- Cheshmeh-ye Zamzam Location within Iran
- Coordinates: 33°30′38″N 47°50′59″E﻿ / ﻿33.51056°N 47.84972°E
- Country: Iran
- Province: Lorestan
- County: Chegeni
- District: Shahivand
- Rural District: Kashkan-e Jonubi

Population (2016)
- • Total: 364
- Time zone: UTC+3:30 (IRST)

= Cheshmeh-ye Zamzam =

Village in Lorestan province, Iran

Cheshmeh-ye Zamzam (چشمه زمزم) is a village in Kashkan-e Jonubi Rural District of Shahivand District in Chegeni County, (Note: Formerly Dowreh County) Lorestan province, Iran.

==Demographics==
===Population===
At the time of the 2006 National Census, the village's population was 503 in 107 households, when it was in Teshkan Rural District of the former Dowreh-ye Chegeni District in Khorramabad County.
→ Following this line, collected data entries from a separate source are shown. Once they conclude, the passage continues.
==> src/rtl/alu_exec_pkg.sv <==
// alu_exec_pkg: shared definitions for the ALU execute-stage controller.
//   - Datapath, register-count and select widths
//   - Register index width derived from the register count
//   - FSM state encoding (IDLE / OPER / CAPT)
//   - Reset value constants for datapath and select registers
package alu_exec_pkg;

    localparam int DATA_W = 8;
    localparam int NREG   = 4;
    localparam int SEL_W  = 4;
    localparam int IDX_W  = $clog2(NREG);

    localparam logic [DATA_W-1:0] RST_DATA = '0;
    localparam logic [SEL_W-1:0]  RST_SEL  = '0;
    localparam logic [IDX_W-1:0]  RST_IDX  = '0;

    typedef enum logic [1:0] {
        ST_IDLE = 2'd0,
        ST_OPER = 2'd1,
        ST_CAPT = 2'd2
    } exec_state_t;

endpackage

==> src/rtl/exec_regfile.sv <==
// exec_regfile: NREG x DATA_W general register file.
//   clk, rst        : clock, synchronous active-high reset (all entries -> 0)
//   ra_addr/ra_data : asynchronous read port A
//   rb_addr/rb_data : asynchronous read port B
//   we/waddr/wdata  : synchronous write port
//   dbg_addr/dbg_data : extra asynchronous read port, only when
//                       ALU_EXEC_DBG_EN is defined
module exec_regfile
    import alu_exec_pkg::*;
#(
    parameter int DATA_W_P = DATA_W,
    parameter int NREG_P   = NREG
) (
    input  logic                        clk,
    input  logic                        rst,
    input  logic [$clog2(NREG_P)-1:0]   ra_addr,
    output logic [DATA_W_P-1:0]         ra_data,
    input  logic [$clog2(NREG_P)-1:0]   rb_addr,
    output logic [DATA_W_P-1:0]         rb_data,
`ifdef ALU_EXEC_DBG_EN
    input  logic [$clog2(NREG_P)-1:0]   dbg_addr,
    output logic [DATA_W_P-1:0]         dbg_data,
`endif
    input  logic                        we,
    input  logic [$clog2(NREG_P)-1:0]   waddr,
    input  logic [DATA_W_P-1:0]         wdata
);

    logic [DATA_W_P-1:0] mem_reg [NREG_P];

    // Reset has priority so a writeback coinciding with reset is dropped.
    always_ff @(posedge clk) begin
        if (rst) begin
            for (int i = 0; i < NREG_P; i++) begin
                mem_reg[i] <= '0;
            end
        end else if (we) begin
            mem_reg[waddr] <= wdata;
        end
    end

    assign ra_data = mem_reg[ra_addr];
    assign rb_data = mem_reg[rb_addr];

`ifdef ALU_EXEC_DBG_EN
    assign dbg_data = mem_reg[dbg_addr];
`endif

endmodule

==> src/rtl/alu_exec_ctrl.sv <==
// alu_exec_ctrl: execute-stage controller around a combinational 8-bit ALU.
//   clk, rst              : clock, synchronous active-high reset
//   instr_valid/ready     : decoder handshake; ready only in IDLE
//   instr_op/rd/rs/imm_en/imm : decoded instruction fields
//   alu_a/alu_b/alu_sel   : registered ALU drive, held from accept through CAPT
//   alu_out/alu_cout      : ALU result, captured when leaving CAPT
//   wb_valid/wb_data      : one-cycle writeback pulse and value
//   flag_z/flag_c         : zero/carry flags, updated only on writeback
//   busy                  : instruction in flight
// Optional: define ALU_EXEC_DBG_EN to add dbg_addr/dbg_data, a
// combinational register file read port.
module alu_exec_ctrl
    import alu_exec_pkg::*;
#(
    parameter int DATA_W_P = DATA_W,
    parameter int NREG_P   = NREG,
    parameter int SEL_W_P  = SEL_W
) (
    input  logic                        clk,
    input  logic                        rst,
    input  logic                        instr_valid,
    output logic                        instr_ready,
    input  logic [SEL_W_P-1:0]          instr_op,
    input  logic [$clog2(NREG_P)-1:0]   instr_rd,
    input  logic [$clog2(NREG_P)-1:0]   instr_rs,
    input  logic                        instr_imm_en,
    input  logic [DATA_W_P-1:0]         instr_imm,
    output logic [DATA_W_P-1:0]         alu_a,
    output logic [DATA_W_P-1:0]         alu_b,
    output logic [SEL_W_P-1:0]          alu_sel,
    input  logic [DATA_W_P-1:0]         alu_out,
    input  logic                        alu_cout,
    output logic                        wb_valid,
    output logic [DATA_W_P-1:0]         wb_data,
    output logic                        flag_z,
    output logic                        flag_c,
`ifdef ALU_EXEC_DBG_EN
    input  logic [$clog2(NREG_P)-1:0]   dbg_addr,
    output logic [DATA_W_P-1:0]         dbg_data,
`endif
    output logic                        busy
);

    localparam int IW = $clog2(NREG_P);

    exec_state_t          state_reg;
    logic                 ready_reg;
    logic                 busy_reg;
    logic [DATA_W_P-1:0]  alu_a_reg;
    logic [DATA_W_P-1:0]  alu_b_reg;
    logic [SEL_W_P-1:0]   alu_sel_reg;
    logic [IW-1:0]        rd_reg;
    logic                 wb_valid_reg;
    logic [DATA_W_P-1:0]  wb_data_reg;
    logic                 flag_z_reg;
    logic                 flag_c_reg;

    logic [DATA_W_P-1:0]  rd_data;
    logic [DATA_W_P-1:0]  rs_data;
    logic                 rf_we;

    // The register file write happens on the same edge that leaves CAPT,
    // so it lands together with wb_data and the flags.
    assign rf_we = (state_reg == ST_CAPT);

    exec_regfile #(
        .DATA_W_P (DATA_W_P),
        .NREG_P   (NREG_P)
    ) u_regfile (
        .clk      (clk),
        .rst      (rst),
        .ra_addr  (instr_rd),
        .ra_data  (rd_data),
        .rb_addr  (instr_rs),
        .rb_data  (rs_data),
`ifdef ALU_EXEC_DBG_EN
        .dbg_addr (dbg_addr),
        .dbg_data (dbg_data),
`endif
        .we       (rf_we),
        .waddr    (rd_reg),
        .wdata    (alu_out)
    );

    always_ff @(posedge clk) begin
        if (rst) begin
            state_reg    <= ST_IDLE;
            ready_reg    <= 1'b1;
            busy_reg     <= 1'b0;
            alu_a_reg    <= DATA_W_P'(RST_DATA);
            alu_b_reg    <= DATA_W_P'(RST_DATA);
            alu_sel_reg  <= SEL_W_P'(RST_SEL);
            rd_reg       <= IW'(RST_IDX);
            wb_valid_reg <= 1'b0;
            wb_data_reg  <= DATA_W_P'(RST_DATA);
            flag_z_reg   <= 1'b0;
            flag_c_reg   <= 1'b0;
        end else begin
            wb_valid_reg <= 1'b0;
            case (state_reg)
                ST_IDLE: begin
                    if (instr_valid && ready_reg) begin
                        // Both operands are read before any write of this
                        // instruction, so rd==rs sees the old value twice.
                        alu_a_reg   <= rd_data;
                        alu_b_reg   <= instr_imm_en ? instr_imm : rs_data;
                        alu_sel_reg <= instr_op;
                        rd_reg      <= instr_rd;
                        state_reg   <= ST_OPER;
                        ready_reg   <= 1'b0;
                        busy_reg    <= 1'b1;
                    end
                end
                ST_OPER: begin
                    // ALU settles on the held operands during this cycle.
                    state_reg <= ST_CAPT;
                end
                ST_CAPT: begin
                    wb_data_reg  <= alu_out;
                    flag_z_reg   <= (alu_out == '0);
                    flag_c_reg   <= alu_cout;
                    wb_valid_reg <= 1'b1;
                    state_reg    <= ST_IDLE;
                    ready_reg    <= 1'b1;
                    busy_reg     <= 1'b0;
                end
                default: begin
                    state_reg <= ST_IDLE;
                    ready_reg <= 1'b1;
                    busy_reg  <= 1'b0;
                end
            endcase
        end
    end

    assign instr_ready = ready_reg;
    assign busy        = busy_reg;
    assign alu_a       = alu_a_reg;
    assign alu_b       = alu_b_reg;
    assign alu_sel     = alu_sel_reg;
    assign wb_valid    = wb_valid_reg;
    assign wb_data     = wb_data_reg;
    assign flag_z      = flag_z_reg;
    assign flag_c      = flag_c_reg;

endmodule

==> config.mk <==
export PLATFORM = sky130hd
export DESIGN_NAME = alu_exec_ctrl
export DESIGN_NICKNAME = d
export VERILOG_FILES = /design/src/rtl/alu_exec_pkg.sv /design/src/rtl/exec_regfile.sv /design/src/rtl/alu_exec_ctrl.sv
export SDC_FILE = /design/constraint.sdc
export NUM_CORES = 1
export LEC_CHECK = 0
export ABC_AREA = 1
export ABC_CLOCK_PERIOD_IN_PS = 1970
export BUFFER_PORTS_ARGS = -buffer_cell sky130_fd_sc_hd__buf_2
export CORE_MARGIN = 3
export CORE_UTILIZATION = 45
export DETAILED_ROUTE_END_ITERATION = 16
export GPL_TIMING_DRIVEN = 0
export PLACE_DENSITY = 0.67
export REMOVE_ABC_BUFFERS = 1
export SLEW_MARGIN = 20
export SYNTH_ARGS = -nofsm -noshare
export SYNTH_HDL_FRONTEND = slang
export SYNTH_SLANG_ARGS = --single-unit
==> constraint.sdc <==
create_clock -name clk -period 1.97 [get_ports clk]
set_clock_uncertainty 0.05 [all_clocks]
set_input_delay 0.394 -clock clk [delete_from_list [all_inputs] [get_ports clk]]
set_output_delay 0.394 -clock clk [all_outputs]
set_load 0.02 [all_outputs]
==> flow_metrics.tcl, run 1 <==
set metrics [dict create \
    drcViolationCount 0 \
    first_global_vias 2366 \
    num_antenna_cells 0 \
    stdcell_area_um2 3690 \
    grt_start_max_net_pins 34 \
    num_rows 30 \
    yosysSeqAreaShare 0.531 \
    post_cts_buffers 0 \
    cap_violations 0 \
    placedCellCount 541 \
    post-route-min-period_ns 1.74 \
    ant_nets 0 \
    rsz0062_at_grt "false" \
    viasPerCell 4.78 \
    start_util 0.467 \
    worstPathRequired_ns 2.16 \
    dr.pass1.iters 5 \
    arrival_ns 1.93 \
    detailed_place_hpwl_um 4880 \
    worstMarginPinSlew_ns 0.861 \
    grt_use_total 0.175 \
    min-delay-path-class "in -> reg" \
    synthesis.area_um2 3210 \
    slew_headroom 0.426 \
    outcome "completed" \
    hold_path_depth 2 \
    syn_to_final_growth_pct 15.0 \
    dr.first_iter.drc_count 261 \
    cts.sinks 69 \
    die_area_um2 8170 \
    fmax_mhz 576 \
    synth.distinct_cells 28 \
    finalMaxSlewViolations 0 \
    wl_per_cell_um 12.1 \
    crit_fanout 20 \
    synth-seq-cells 69 \
    vdd_drop_max_v 0.000572 \
    stdcell_count 557 \
    cts_tree "built" \
    largest_register_ffs 32 \
    place_ws_ns 0.00907 \
    gr-total-overflow 0 \
    fin_nets 485 \
    numCtsBuffers 9 \
    pwr_density_cell_nw_per_um2 852 \
    async_reset_ff_frac 0 \
    die_x_um 90.4 \
    cts_resized 0 \
    drive_above_1_share 0.210 \
    setup_ws_ns 0.233 \
    fin_util 0.537 \
    clk_path_buf_depth 2 \
    port_buffers 61 \
    clkSlewWorstSetupHoldPaths_ns 0.09 \
    synth_edf_count 32 \
    cp-start-kind "register" \
    finalCritPeriodShare 0.881 \
    antenna_found_initial 0 \
    p_total_mw 3.14 \
    globalplace.congestion 0.836 \
    htreeDepth 3 \
    syn_area_per_cell_um2 7.99 \
    synthCells 401 \
    crit_type "reg -> reg" \
    totalWireLength_um 6760 \
    cts-root-buf "clkbuf_8" \
    end_kind "register" \
    fp.coreArea_um2 6870 \
    holdWs_ns 0.218 \
    ys.flop_type "dfxtp_1" \
    ys_warn_count 0 \
    ff2ff_path_depth 6 \
    dr_total_vias 2665 \
    fp.dieH_um 90.4 \
    finalSetupViolCount 0 \
    p_leak_nw 1.88 \
    grt_pass1_wl_um 11400 \
    fin_setup_tns_ns 0 \
    placed_cell_area_um2 3500 \
    final_hold_viol_count 0 \
    postCtsHoldBufs 0 \
    clock_latency_ns 0.35 \
    io_pins 62 \
]
[cells in the final DEF (no fill, tap or decap), drive strengths merged, types with 2 or more instances in the layout]
cell type	count
a21oi	17
buf	61
clkbuf	9
clkinv	4
dfxtp	37
edfxtp	32
inv	61
nand2	118
nand3	38
nand4	2
nor2	57
nor3	2
o211ai	8
o21ai	9
or2	4
[Yosys cell counts (3+ instances only)]
master	count	area (um^2)
nand2_1	114	428
inv_1	56	210
nor2_1	54	203
dfxtp_1	37	741
nand3_1	36	180
edfxtp_1	32	961
a21oi_1	14	70.1
o211ai_1	8	60.1
buf_2	7	35.0
o21ai_0	7	35.0
buf_6	5	56.3
nand2_2	4	25.0
a21oi_2	3	26.3
or2_2	3	18.8
[worst paths after layout]
| path | start | endpoint | slack (ns) |
|---|---|---|---|
| max | state_reg[0] | alu_a[0] | 0.23 |
| max reg2reg | state_reg[0] | alu_a[0] | 0.23 |
| min | alu_cout | flag_c | 0.22 |
| min reg2reg | wb_data[3] | wb_data[3] | 0.40 |
[cell type report]
cell class,instances,area [um^2]
Inverter,58,218
Multi-Input combinational cell,257,1160
Tap cell,96,120
Sequential cell,69,1700
Clock inverter,7,57.6
Timing Repair Buffer,61,305
Clock buffer,9,124
Fill cell,647,3180
[worst max-delay path, stage by stage, from the launching register on]
cell	delay, ns
dfxtp_1	0.34
inv_1	0.16
nand2_1	0.09
nor2_2	0.65
nand3_1	0.20
nand2_1	0.10
inv_1	0.04
[report_power, final]
group	internal, mW	switching [mW]	total (mW)
sequential	1.59	0.0534	1.64
combinational	0.152	0.313	0.465
clock	0.474	0.559	1.03
[routing by layer]
| metal | track usage | share of wire |
|---|---|---|
| met2 | 0.266 | 0.41 |
| met4 | 0.0663 | 0.015 |
| met1 | 0.235 | 0.48 |
| met5 | 0 | 0 |
| met3 | 0.0500 | 0.087 |
[logic make-up (layout without fill, tap and decap cells)]
kind of cell	Yosys count	in the layout	synth area share
flops	69	69	0.531
buf+inv	75	135	0.108
compound gates	36	36	0.0687
simple gates	221	221	0.293
No activity file was read; power rests on OpenSTA's default activity.
==> run 2, diff against run 1 <==
CORE_MARGIN = not set   (was 3)
HOLD_SLACK_MARGIN = 0.12   (was not set)
==> run 2 against run 1 <==
  * Highest routed layer unchanged
  * Critical path type unchanged
  * Wire length increased by 1.3%
  * Flip-flop and latch count unchanged
  * Cell count unchanged
  * Sequential power about the same
==> flow_metrics.tcl, run 2 (synthesis results as in run 1) <==
set metrics [dict create \
    grt_pass1_wl_um 11500 \
    post-route-min-period_ns 1.77 \
    final_common_cell "nand2_1" \
    crit_fanout 20 \
    cp-start-kind "register" \
    finalSetupViolCount 0 \
    totalWireLength_um 6840 \
    p_leak_nw 1.90 \
    fmax_mhz 565 \
    cap_violations 0 \
    arrival_ns 1.96 \
    clkSlewWorstSetupHoldPaths_ns 0.08 \
    htreeDepth 3 \
    dr.first_iter.drc_count 258 \
    rsz0062_at_grt "false" \
    placedCellCount 541 \
    outcome "completed" \
    finalMaxSlewViolations 0 \
    cts_tree "built" \
    finalCritPeriodShare 0.898 \
    postCtsHoldBufs 0 \
    cts-root-buf "clkbuf_8" \
    crit_type "reg -> reg" \
    syn_to_final_growth_pct 16.8 \
    stdcell_count 557 \
    dr.pass1.iters 5 \
    fillers 665 \
    largest_register_ffs 32 \
    globalplace.congestion 0.852 \
    vdd_drop_max_v 0.000405 \
    fp.dieH_um 86.4 \
    gr-total-overflow 0 \
    fp.coreArea_um2 6830 \
    detailed_place_hpwl_um 4840 \
    antenna_found_initial 0 \
    port_buffers 61 \
    dr_total_vias 2629 \
    die_area_um2 7460 \
    numCtsBuffers 9 \
    clk_path_buf_depth 2 \
    clock_latency_ns 0.33 \
    worstPathRequired_ns 2.16 \
    drcViolationCount 0 \
    pwr_density_cell_nw_per_um2 928 \
    ant_nets 0 \
    fin_util 0.548 \
    first_global_vias 2361 \
    post_cts_buffers 0 \
    cts.sinks 69 \
    slew_headroom 0.381 \
    die_x_um 86.4 \
    final_hold_viol_count 0 \
    fin_nets 485 \
    num_rows 30 \
    final_cell_mix "113 x nand2_1, 61 x buf_2, 56 x inv_1" \
    viasPerCell 4.72 \
    worstMarginPinSlew_ns 0.928 \
    p_total_mw 3.47 \
    min-delay-path-class "in -> reg" \
    cts_resized 0 \
    grt_use_total 0.201 \
    grt_start_max_net_pins 34 \
    io_pins 62 \
    start_util 0.469 \
    end_kind "register" \
    drive_above_1_share 0.208 \
    wl_per_cell_um 12.3 \
    num_antenna_cells 0 \
]
-- run 2: cell types whose count changed in the layout (fill, tap and decap cells not counted) --
cell        previous run  this run
inv_6                  1         0
bufinv_16              0         3
clkbuf_1               0         1
inv_4                  1         0
clkinvlp_4             0         1
inv_8                  1         0
clkinv_4               3         1
-- run 2: path summary, 6_finish.rpt --
kind	from	endpoint	slack, ns	cells past startpoint
worst max-delay path	state_reg[0]	alu_a[7]	0.20	6
worst min register to register	wb_data[6]	wb_data[6]	0.40	2
worst min-delay path	alu_cout	flag_c	0.24	2
worst max register to register	state_reg[0]	alu_a[7]	0.20	6
-- run 2: metal layers --
layer / routed length, um / share of wire / GRT usage
met3: 494 / 0.072 / 0.0400
met2: 2880 / 0.42 / 0.307
met1: 3400 / 0.50 / 0.284
met4: 68 / 0.0099 / 0.0727
met5: 0 / 0 / 0
-- run 2: per-stage QoR --
| step | hold slack, ns | setup WS, ns | instance area, um^2 | setup TNS (ns) |
|---|---|---|---|---|
| floorplan | 0.421 | 0.460 | 3080 | 0 |
| global placement | 0.375 | -0.00411 | 3500 | -0.0304 |
| detailed placement | 0.383 | -0.0171 | 3500 | -0.228 |
| CTS | 0.220 | 0.126 | 3740 | 0 |
| global route | 0.234 | 0.0287 | 3740 | 0 |
| finish | 0.235 | 0.201 | 3740 | 0 |
-- run 2: layout make-up --
type,instances,area [um^2],area share
sequential,69,1700,0.454
multi-input combinational,257,1160,0.310
timing repair buffer,61,305,0.0815
inverter,58,218,0.0581
clock buffer,10,128,0.0341
tap,96,120,0.0321
clock inverter,6,111,0.0297
-- run 2: where the power goes --
group / total [mW] / internal [mW] / leakage [nW] / switching (mW)
combinational: 0.466 / 0.152 / 1.15 / 0.314
clock: 1.36 / 0.841 / 0.116 / 0.523
sequential: 1.64 / 1.59 / 0.635 / 0.0535
total: 3.47 / 2.58 / 1.90 / 0.891
-- run 2: critical path, cell delays in order (launching register included) --
cell and delay, ns:
dfxtp_1 0.33, inv_1 0.14, nand2_1 0.09, nor2_2 0.71, nand3_1 0.21, nand2_1 0.10, inv_1 0.04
The following census in 2011 counted 149 people in 46 households, by which time the district had been separated from the county in the establishment of Dowreh County. (Note: Renamed Chegeni County) The rural district was transferred to the new Chegeni District, (Note: Renamed the Central District) and the village was transferred to Kashkan-e Jonubi Rural District created in the new Shahivand District. The 2016 census measured the population of the village as 364 people in 101 households.